▶ TASK BRIEF
Below are the records; give the number of their lines that contain the word "placement" and nothing more.

▶ SOURCE INFORMATION
## src/rtl/vertex_loader.sv

```systemverilog
// Vertex loader: captures a 4x4 matrix from a 32-bit word stream, then assembles
// x/y/z/w vertex groups and presents each one to the transform stage until accepted.
module vertex_loader (
    input  logic          clk,
    input  logic          reset,
    input  logic          load_matrix,
    input  logic [31:0]   in_data,
    input  logic          in_valid,
    output logic          in_ready,
    output logic [127:0]  matrix_out [3:0],
    output logic          matrix_valid,
    output logic [31:0]   x_out,
    output logic [31:0]   y_out,
    output logic [31:0]   z_out,
    output logic [31:0]   w_out,
    output logic          vtx_valid,
    input  logic          vtx_ready,
    output logic          busy,
    output logic [15:0]   vtx_count
);

    typedef enum logic [1:0] {IDLE, LOAD_M, GATHER, PRESENT} state_t;

    state_t      state_reg, state_next;
    logic [3:0]  cnt_reg, cnt_next;
    logic        matrix_valid_reg, matrix_valid_next;
    logic [15:0] vtx_count_reg, vtx_count_next;
    logic        load_word;
    logic        vtx_word;
    logic [31:0] matrix_words [16];
    logic [31:0] vtx_words [4];

    always_ff @(posedge clk or posedge reset) begin
        if (reset) begin
            state_reg        <= IDLE;
            cnt_reg          <= '0;
            matrix_valid_reg <= 1'b0;
            vtx_count_reg    <= '0;
        end else begin
            state_reg        <= state_next;
            cnt_reg          <= cnt_next;
            matrix_valid_reg <= matrix_valid_next;
            vtx_count_reg    <= vtx_count_next;
        end
    end

    // in_ready depends only on registered state plus load_matrix; vtx_ready never reaches it.
    always_comb begin
        state_next        = state_reg;
        cnt_next          = cnt_reg;
        matrix_valid_next = matrix_valid_reg;
        vtx_count_next    = vtx_count_reg;
        in_ready          = 1'b0;
        vtx_valid         = 1'b0;
        load_word         = 1'b0;
        vtx_word          = 1'b0;
        case (state_reg)
            IDLE: begin
                if (load_matrix) begin
                    state_next = LOAD_M;
                    cnt_next   = '0;
                end
            end
            LOAD_M: begin
                in_ready = 1'b1;
                if (in_valid) begin
                    load_word = 1'b1;
                    if (cnt_reg == 4'd15) begin
                        state_next        = GATHER;
                        cnt_next          = '0;
                        matrix_valid_next = 1'b1;
                    end else begin
                        cnt_next = cnt_reg + 4'd1;
                    end
                end
            end
            GATHER: begin
                // A reload can only start between vertices, and it wins over any offered word.
                if (cnt_reg == 4'd0 && load_matrix) begin
                    state_next        = LOAD_M;
                    matrix_valid_next = 1'b0;
                    vtx_count_next    = '0;
                end else begin
                    in_ready = 1'b1;
                    if (in_valid) begin
                        vtx_word = 1'b1;
                        if (cnt_reg == 4'd3) begin
                            state_next = PRESENT;
                            cnt_next   = '0;
                        end else begin
                            cnt_next = cnt_reg + 4'd1;
                        end
                    end
                end
            end
            PRESENT: begin
                vtx_valid = 1'b1;
                if (vtx_ready) begin
                    state_next     = GATHER;
                    cnt_next       = '0;
                    vtx_count_next = vtx_count_reg + 16'd1;
                end
            end
            default: state_next = IDLE;
        endcase
    end

    genvar gi;
    generate
        for (gi = 0; gi < 16; gi++) begin : g_mword
            logic [31:0] word_reg;
            always_ff @(posedge clk or posedge reset) begin
                if (reset)
                    word_reg <= '0;
                else if (load_word && cnt_reg == 4'(gi))
                    word_reg <= in_data;
            end
            assign matrix_words[gi] = word_reg;
        end

        // Column 0 of each row sits in the most significant word.
        for (gi = 0; gi < 4; gi++) begin : g_row
            assign matrix_out[gi] = {matrix_words[4*gi], matrix_words[4*gi+1],
                                     matrix_words[4*gi+2], matrix_words[4*gi+3]};
        end

        for (gi = 0; gi < 4; gi++) begin : g_vword
            logic [31:0] comp_reg;
            always_ff @(posedge clk or posedge reset) begin
                if (reset)
                    comp_reg <= '0;
                else if (vtx_word && cnt_reg[1:0] == 2'(gi))
                    comp_reg <= in_data;
            end
            assign vtx_words[gi] = comp_reg;
        end
    endgenerate

    assign x_out        = vtx_words[0];
    assign y_out        = vtx_words[1];
    assign z_out        = vtx_words[2];
    assign w_out        = vtx_words[3];
    assign matrix_valid = matrix_valid_reg;
    assign vtx_count    = vtx_count_reg;
    assign busy         = (state_reg != IDLE);

endmodule
```

## config.mk

```make
export PLATFORM = sky130hd
export DESIGN_NAME = vertex_loader
export DESIGN_NICKNAME = d
export VERILOG_FILES = /design/src/rtl/vertex_loader.sv
export SDC_FILE = /design/constraint.sdc
export NUM_CORES = 1
export LEC_CHECK = 0
export ABC_AREA = 1
export ABC_CLOCK_PERIOD_IN_PS = 23100
export BUFFER_PORTS_ARGS = -buffer_cell sky130_fd_sc_hd__buf_2
export CORE_AREA = 2 2 267 269
export DETAILED_ROUTE_END_ITERATION = 7
export DIE_AREA = 0 0 269 271
export PLACE_DENSITY = 0.54
export SLEW_MARGIN = 20
export SYNTH_ARGS = -nofsm -noshare
export SYNTH_HDL_FRONTEND = slang
export SYNTH_SLANG_ARGS = --single-unit
```

## constraint.sdc

```tcl
create_clock -name clk -period 23.1 [get_ports clk]
set_clock_uncertainty 0.15 [all_clocks]
set_input_delay 2.31 -clock clk [delete_from_list [all_inputs] [get_ports clk]]
set_output_delay 2.31 -clock clk [all_outputs]
set_load 0.05 [all_outputs]
```

==> impl_metrics.ini <==
[outcome]
status = finished clean

[worst_hold_path]
hp-class = reg -> reg
hold_start = y_out[25]
whs_endpoint = y_out[25]
whs_path_depth = 2

[global_routing]
grt_pass1_wl_mm = 124
antenna_found_initial = 5
track_usage_pct = 22.6
gr-total-overflow = 0
grt_max_degree = 192
grt_pass1_vias = 18500

[cts]
hold_buffers = 0
clk_latency_ns = 0.60
cts_tree = built
ctsRootBufferMaster = clkbuf_16
clk_pin_slew_ns = 0.06
htreeDepth = 3
cts_buffers = 72
cts_sinks = 663
ctsLongestPathBuffers = 3
cts_resized = 0
cts_setup_buffers = 0

[finish]
final_core_util_pct = 44.2
multi_input_area_um2 = 6770
area_growth_syn_to_layout_pct = 26.3
nets = 3055
final_cells = 4004
regArea_um2 = 16600
drive_gt1_share_pct = 28.1
filler_cell_count = 6796
largest_reg_flops = 512

[die]
die_h_um = 271
core-area_um2 = 69800
rows = 97
die_w_um = 269
ios = 697
initial_core_util_pct = 35.0
dieArea_um2 = 72900

[sta]
whs_ns = 0.326
fmax_mhz = 170
grt_setup_unrepaired = false
final_max_slew_viol_count = 0
final_hold_viol_count = 0
finalCritPeriodShare_pct = 25.4
slew_headroom_pct = 24.9
setup_viol = 0
finalCriticalPeriod_ns = 5.87
final.setup.tns_ns = 0
worst_pin_slew_ns = 1.13

[placement]
finalWeightedCongestion = 0.843
dp_hpwl_mm = 57.0
io_buffers = 696
dp.cells = 3873

[power_and_ir_drop]
total_power_mw = 3.80
max-vdd-ir-drop_v = 0.0000687
power_density_nw_per_um2 = 123
power.leakage_nw = 16.5

[critical_path]
worstPathCellList = buf_2 -> nand3_2 -> nand2_4 -> a21boi_0 -> buf_2
crit_type = in -> out
crit_required_ns = 20.64
crit_family = buffers and inverters
cp_max_fo = 6
r2r-end = vtx_count[8]
r2r_start = state_reg[0]
setup.worst_path.end_class = primary output
max_stage_delay_ns = 0.41
cp_slowest_cell = a21boi_0
worstPathArrival_ns = 3.41
r2r_slack_ns = 20.37
worstSetupStartpointType = primary input
worst-path-buf-inv = 2
cp_common_cell = buf_2
reg2reg_depth = 8

[synth]
ys_seq_area_share_pct = 67.9
yosys_warnings = 0
yosysUniqueCellTypes = 32
netlist_area_um2 = 24400
synthesis.nets = 2458
synthCells = 2411
synth.avg_cell_area_um2 = 10.1
ys_ff_latch = 663

[route]
first_pass_iters = 6
wl_per_cell_um = 20.9
first_iter_violations = 1513
vias_per_cell = 4.84
wl_mm = 83.8
drtAntennaViolNets = 0
drc = 0
route.vias.total = 19400

[job]
drv_cap = 0
[worst min-delay path, delay by kind of cell (launching register included)]
family	cells	cell delay, ns
and+or+nand+nor	1	0.05
AOI/OAI and AO/OA	1	0.06
DFF	1	0.34
[worst max-delay path by stage]
stage | from | endpoint | cells after the start
finish | load_matrix | in_ready | 5
floorplan | reset | cnt_reg[0] | 1
CTS | load_matrix | in_ready | 5
detailed placement | reset | z_out[23] | 5
global route | load_matrix | in_ready | 5
global placement | reset | z_out[20] | 5
[stage by stage]
step	instance area (um^2)	worst slack [ns]
after global placement	28400	17.06
after global routing	30800	17.15
after floorplan	24400	2.06
after CTS	30800	17.27
after detailed placement	28400	16.95
final	30800	17.23
[placed cells by master (no fill, tap or decap), types with 2 or more instances in the layout]
master,instances
nand3_1,19
dfrtp_1,663
nand4_1,11
nand2_1,719
o21ai_1,35
bufinv_16,3
inv_8,2
nand2_2,9
buf_2,696
clkbuf_8,15
nor3b_1,2
buf_4,14
clkinv_2,12
or2_2,3
inv_6,2
o21ai_0,622
nor2_4,5
nand2_4,9
inv_1,71
inv_16,2
diode_2,5
clkbuf_1,14
nor2_1,22
o21bai_1,3
clkbuf_16,74
nand3_4,4
ha_1,10
a21oi_1,2
[Yosys cell counts]
master    number  area [um^2]
buf_4          4         30.0
nor3b_1        2         15.0
nand4_1       11         68.8
clkbuf_2      12         60.1
o21bai_1       3         22.5
nand2_4        2         22.5
nand3_4        4         70.1
a31oi_1        1         6.26
o21ai_1       35          175
clkbuf_1     130          488
buf_6          2         22.5
ha_1          10          125
o31ai_1        1         7.51
nand3_1       19         95.1
nand2_2       16          100
inv_4          1         6.26
buf_2         42          210
or2_2          3         18.8
o21ai_0      622         3110
nand3_2        1         10.0
inv_1         73          274
nand2_1      719         2700
a21oi_1        2         10.0
clkinv_1       1         3.75
nor2_4         5         56.3
nor2_2         1         6.26
a21boi_0       1         7.51
xor2_1         1         8.76
xnor2_1        1         8.76
dfrtp_1      663        16600
nor2_1        22         82.6
nand3b_1       1         7.51
[where the power goes]
group | total, mW | leakage (nW) | internal [mW] | switching (mW)
Sequential | 1.45 | 9.06 | 1.35 | 0.105
Clock | 1.15 | 1.17 | 0.673 | 0.473
Combinational | 1.20 | 6.30 | 0.222 | 0.979
Total | 3.80 | 16.5 | 2.24 | 1.56
[metal layers]
metal,vias to the layer above,GRT usage [%],routed length (um)
met5,-,0,11
met4,2,7.76,2720
met3,139,6.14,6520
met2,703,36.7,40200
met1,9552,29.2,34400
li1,9003,-,-
[cells by family after synthesis]
| logic type | share of synthesized area [%] |
|---|---|
| adder cells (fa/ha/maj) | 0.512 |
| AND/OR/NAND/NOR | 13.3 |
| buffers and inverters | 4.48 |
| flip-flops | 67.9 |
| AO/OA/AOI/OAI | 13.7 |
| XOR/XNOR | 0.0717 |
[cell type report]
type                       instances  share of cell area (%)
antenna                            5                  0.0406
clock buffer                     103                    6.84
clock inverter                    22                   0.787
inverter                          75                   0.945
multi-input combinational       1483                    22.0
sequential                       663                    53.8
tap                              940                    3.81
timing repair buffer             713                    11.8
Power figures use the tool's default switching activity.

▶ WRITTEN REPLY
5